_Aim of the exercise_
The lines needed are those below that contain the word "input"; copy each one.

»»

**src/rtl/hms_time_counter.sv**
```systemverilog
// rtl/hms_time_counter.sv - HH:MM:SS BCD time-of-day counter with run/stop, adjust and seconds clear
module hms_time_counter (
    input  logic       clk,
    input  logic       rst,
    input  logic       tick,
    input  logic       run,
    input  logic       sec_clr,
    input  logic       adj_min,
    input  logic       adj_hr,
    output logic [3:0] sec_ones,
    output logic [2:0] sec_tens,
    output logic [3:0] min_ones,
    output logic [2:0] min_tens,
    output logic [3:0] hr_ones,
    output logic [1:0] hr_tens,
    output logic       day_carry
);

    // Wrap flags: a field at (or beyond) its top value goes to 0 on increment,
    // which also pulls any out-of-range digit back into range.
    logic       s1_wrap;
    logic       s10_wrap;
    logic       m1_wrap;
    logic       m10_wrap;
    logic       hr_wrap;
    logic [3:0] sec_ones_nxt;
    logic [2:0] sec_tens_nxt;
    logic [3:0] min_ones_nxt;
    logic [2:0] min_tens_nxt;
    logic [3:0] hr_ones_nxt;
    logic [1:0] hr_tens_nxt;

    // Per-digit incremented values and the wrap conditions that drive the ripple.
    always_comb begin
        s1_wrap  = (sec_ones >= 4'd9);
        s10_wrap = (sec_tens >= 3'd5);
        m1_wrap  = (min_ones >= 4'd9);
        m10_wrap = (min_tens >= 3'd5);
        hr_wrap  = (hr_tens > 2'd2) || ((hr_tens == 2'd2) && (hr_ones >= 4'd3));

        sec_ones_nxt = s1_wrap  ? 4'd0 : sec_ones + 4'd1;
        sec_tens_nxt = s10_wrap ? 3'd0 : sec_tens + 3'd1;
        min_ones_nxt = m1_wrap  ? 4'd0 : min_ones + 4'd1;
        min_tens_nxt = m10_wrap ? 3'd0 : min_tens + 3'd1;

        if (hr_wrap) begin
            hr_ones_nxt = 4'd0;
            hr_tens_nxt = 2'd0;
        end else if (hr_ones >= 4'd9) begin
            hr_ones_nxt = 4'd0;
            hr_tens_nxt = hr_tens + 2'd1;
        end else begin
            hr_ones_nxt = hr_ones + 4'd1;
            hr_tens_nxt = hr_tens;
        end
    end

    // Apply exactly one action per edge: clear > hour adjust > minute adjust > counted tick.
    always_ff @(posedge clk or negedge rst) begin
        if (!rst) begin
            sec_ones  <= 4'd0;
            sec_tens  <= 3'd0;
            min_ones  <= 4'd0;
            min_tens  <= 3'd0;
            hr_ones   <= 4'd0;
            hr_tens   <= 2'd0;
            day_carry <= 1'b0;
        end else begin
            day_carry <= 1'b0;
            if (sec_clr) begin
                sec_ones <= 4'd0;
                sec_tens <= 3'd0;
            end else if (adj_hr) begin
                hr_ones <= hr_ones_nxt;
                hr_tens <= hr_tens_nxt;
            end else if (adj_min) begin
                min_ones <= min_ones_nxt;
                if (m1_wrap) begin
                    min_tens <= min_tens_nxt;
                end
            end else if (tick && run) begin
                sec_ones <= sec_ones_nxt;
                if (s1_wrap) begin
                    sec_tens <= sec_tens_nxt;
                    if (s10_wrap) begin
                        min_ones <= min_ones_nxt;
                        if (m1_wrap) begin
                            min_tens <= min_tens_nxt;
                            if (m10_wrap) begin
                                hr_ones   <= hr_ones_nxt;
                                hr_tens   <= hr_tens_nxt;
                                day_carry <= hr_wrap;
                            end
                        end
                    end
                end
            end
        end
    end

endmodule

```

««

_Answer for the task_
    input  logic       clk,
    input  logic       rst,
    input  logic       tick,
    input  logic       run,
    input  logic       sec_clr,
    input  logic       adj_min,
    input  logic       adj_hr,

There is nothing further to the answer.